Abstract

Ferritin-Fe(III) was rapidly and quantitatively reduced and liberated as Fe(II) by FMNH(2), FADH(2) and reduced riboflavin. Dithionite also released Fe(II) from ferritin but at less than 1% of the rate with FMNH(2). Cysteine, glutathione and ascorbate gave a similar slower rate and yielded less than 20% of the total iron from ferritin within a few hours. The reduction of ferritin-Fe(III) by the three riboflavin compounds gave complex second-order kinetics with overlapping fast and slow reactions. The fast reaction appeared to be non-specific and may be due to a reduction of Fe(III) of a lower degree of polymerization, equilibrated with ferritin iron.
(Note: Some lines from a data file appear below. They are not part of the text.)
**config.mk**
```make
export PLATFORM = sky130hd
export DESIGN_NAME = fg_core
export DESIGN_NICKNAME = d
export VERILOG_FILES = /design/src/rtl/fg_pkg.sv /design/src/rtl/fg_persist.sv /design/src/rtl/fg_accum.sv /design/src/rtl/fg_core.sv
export SDC_FILE = /design/constraint.sdc
export NUM_CORES = 1
export LEC_CHECK = 0
export ABC_AREA = 1
export BUFFER_PORTS_ARGS = -buffer_cell sky130_fd_sc_hd__buf_2
export CORE_MARGIN = 3
export CORE_UTILIZATION = 31
export DETAILED_ROUTE_END_ITERATION = 7
export PLACE_DENSITY_LB_ADDON = 0.05
export SLEW_MARGIN = 25
export SYNTH_ARGS = -nofsm -noshare
export SYNTH_HDL_FRONTEND = slang
export SYNTH_SLANG_ARGS = --single-unit
```
**constraint.sdc**
```tcl
create_clock -name clk -period 7.63 [get_ports clk]
set_input_delay 2.289 -clock clk [delete_from_list [all_inputs] [get_ports clk]]
set_output_delay 2.289 -clock clk [all_outputs]
set_load 0.05 [all_outputs]
```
The amount of this Fe(3+) ion initially reduced was small, less than 0.3% of the total iron. Addition of FMN to the ferritin-dithionite system enhanced the reduction; this is due to the reduction of FMN by dithionite to form FMNH(2) which then reduces ferritin-Fe(III). A comparison of the thermodynamic parameters of FMNH(2)-ferritin and dithionite-ferritin complex formation showed that FMNH(2) required a lower activation energy and a negative entropy change, whereas dithionite required 50% more activation energy and showed a positive entropy change in ferritin reduction. The effectiveness of FMNH(2) in ferritin-Fe(III) reduction may be due to a specific binding of the riboflavin moiety to the protein portion of the ferritin molecule.